=== Collected data entries ===

-=-=-

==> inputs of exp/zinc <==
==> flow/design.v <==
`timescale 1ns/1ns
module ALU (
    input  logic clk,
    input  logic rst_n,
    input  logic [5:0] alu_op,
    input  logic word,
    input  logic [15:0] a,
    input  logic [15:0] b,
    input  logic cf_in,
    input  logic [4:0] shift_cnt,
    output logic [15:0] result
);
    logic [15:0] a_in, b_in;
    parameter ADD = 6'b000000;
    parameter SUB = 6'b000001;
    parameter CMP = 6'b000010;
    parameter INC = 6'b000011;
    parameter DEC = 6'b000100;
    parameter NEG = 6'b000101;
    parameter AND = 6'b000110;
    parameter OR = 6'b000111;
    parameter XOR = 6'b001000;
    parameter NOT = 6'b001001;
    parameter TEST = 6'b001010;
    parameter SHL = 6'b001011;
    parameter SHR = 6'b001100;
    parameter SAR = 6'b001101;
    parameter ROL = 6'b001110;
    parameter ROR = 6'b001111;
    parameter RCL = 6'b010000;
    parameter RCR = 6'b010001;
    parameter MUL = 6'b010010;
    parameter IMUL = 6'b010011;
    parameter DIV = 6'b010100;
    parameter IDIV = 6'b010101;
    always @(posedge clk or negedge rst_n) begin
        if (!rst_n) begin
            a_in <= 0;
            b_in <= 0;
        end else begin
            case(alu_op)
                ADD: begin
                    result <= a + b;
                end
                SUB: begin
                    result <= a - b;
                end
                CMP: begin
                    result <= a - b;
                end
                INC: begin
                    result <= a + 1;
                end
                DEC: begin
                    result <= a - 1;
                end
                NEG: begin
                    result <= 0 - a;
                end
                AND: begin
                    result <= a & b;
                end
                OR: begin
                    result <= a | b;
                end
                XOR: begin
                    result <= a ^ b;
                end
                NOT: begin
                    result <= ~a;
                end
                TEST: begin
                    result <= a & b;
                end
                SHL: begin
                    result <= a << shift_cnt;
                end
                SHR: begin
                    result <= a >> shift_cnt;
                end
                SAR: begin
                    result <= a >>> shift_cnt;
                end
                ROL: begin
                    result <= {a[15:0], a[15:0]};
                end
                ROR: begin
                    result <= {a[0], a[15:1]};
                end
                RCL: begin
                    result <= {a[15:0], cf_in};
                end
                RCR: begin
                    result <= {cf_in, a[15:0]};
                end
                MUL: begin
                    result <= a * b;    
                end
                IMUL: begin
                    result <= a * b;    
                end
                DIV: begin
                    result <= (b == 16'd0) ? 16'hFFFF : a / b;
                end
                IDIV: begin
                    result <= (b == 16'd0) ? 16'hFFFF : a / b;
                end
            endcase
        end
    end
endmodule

-=-=-

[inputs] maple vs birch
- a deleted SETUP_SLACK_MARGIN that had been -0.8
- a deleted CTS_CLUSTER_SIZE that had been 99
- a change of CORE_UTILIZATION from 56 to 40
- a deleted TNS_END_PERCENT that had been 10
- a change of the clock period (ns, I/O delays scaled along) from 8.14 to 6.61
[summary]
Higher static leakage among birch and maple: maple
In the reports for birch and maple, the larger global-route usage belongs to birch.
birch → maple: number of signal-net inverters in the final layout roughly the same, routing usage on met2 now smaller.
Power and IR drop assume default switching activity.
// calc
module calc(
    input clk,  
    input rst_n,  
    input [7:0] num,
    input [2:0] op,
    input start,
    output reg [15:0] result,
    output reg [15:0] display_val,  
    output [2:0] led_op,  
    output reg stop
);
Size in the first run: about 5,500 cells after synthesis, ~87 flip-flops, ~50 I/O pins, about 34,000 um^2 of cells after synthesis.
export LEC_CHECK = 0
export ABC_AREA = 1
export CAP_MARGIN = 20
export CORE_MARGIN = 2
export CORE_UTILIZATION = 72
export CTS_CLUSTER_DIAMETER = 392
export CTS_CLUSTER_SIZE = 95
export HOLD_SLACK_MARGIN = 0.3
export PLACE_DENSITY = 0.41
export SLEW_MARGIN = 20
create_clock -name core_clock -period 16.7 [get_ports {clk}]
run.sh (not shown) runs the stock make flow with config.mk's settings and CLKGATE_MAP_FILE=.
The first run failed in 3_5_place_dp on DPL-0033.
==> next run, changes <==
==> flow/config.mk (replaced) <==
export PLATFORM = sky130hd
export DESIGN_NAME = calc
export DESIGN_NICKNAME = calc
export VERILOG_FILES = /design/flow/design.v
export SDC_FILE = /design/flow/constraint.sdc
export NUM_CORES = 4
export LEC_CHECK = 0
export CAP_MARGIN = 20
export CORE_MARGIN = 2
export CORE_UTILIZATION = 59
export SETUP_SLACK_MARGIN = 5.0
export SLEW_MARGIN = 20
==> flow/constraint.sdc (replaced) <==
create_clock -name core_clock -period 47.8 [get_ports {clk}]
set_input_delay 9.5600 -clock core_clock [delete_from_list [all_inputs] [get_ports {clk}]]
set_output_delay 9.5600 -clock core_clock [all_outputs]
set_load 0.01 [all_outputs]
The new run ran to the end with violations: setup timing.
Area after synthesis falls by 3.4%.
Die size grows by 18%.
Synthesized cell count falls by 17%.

-=-=-

=== WHAT YOU HAVE TO DO ===
Copy the lines above exactly, beginning at the line that has "- a deleted SETUP_SLACK_MARGIN" and stopping after the line that has "birch → maple: number", and omit the rest.

=== EXERCISE RESPONSE ===
- a deleted SETUP_SLACK_MARGIN that had been -0.8
- a deleted CTS_CLUSTER_SIZE that had been 99
- a change of CORE_UTILIZATION from 56 to 40
- a deleted TNS_END_PERCENT that had been 10
- a change of the clock period (ns, I/O delays scaled along) from 8.14 to 6.61
[summary]
Higher static leakage among birch and maple: maple
In the reports for birch and maple, the larger global-route usage belongs to birch.
birch → maple: number of signal-net inverters in the final layout roughly the same, routing usage on met2 now smaller.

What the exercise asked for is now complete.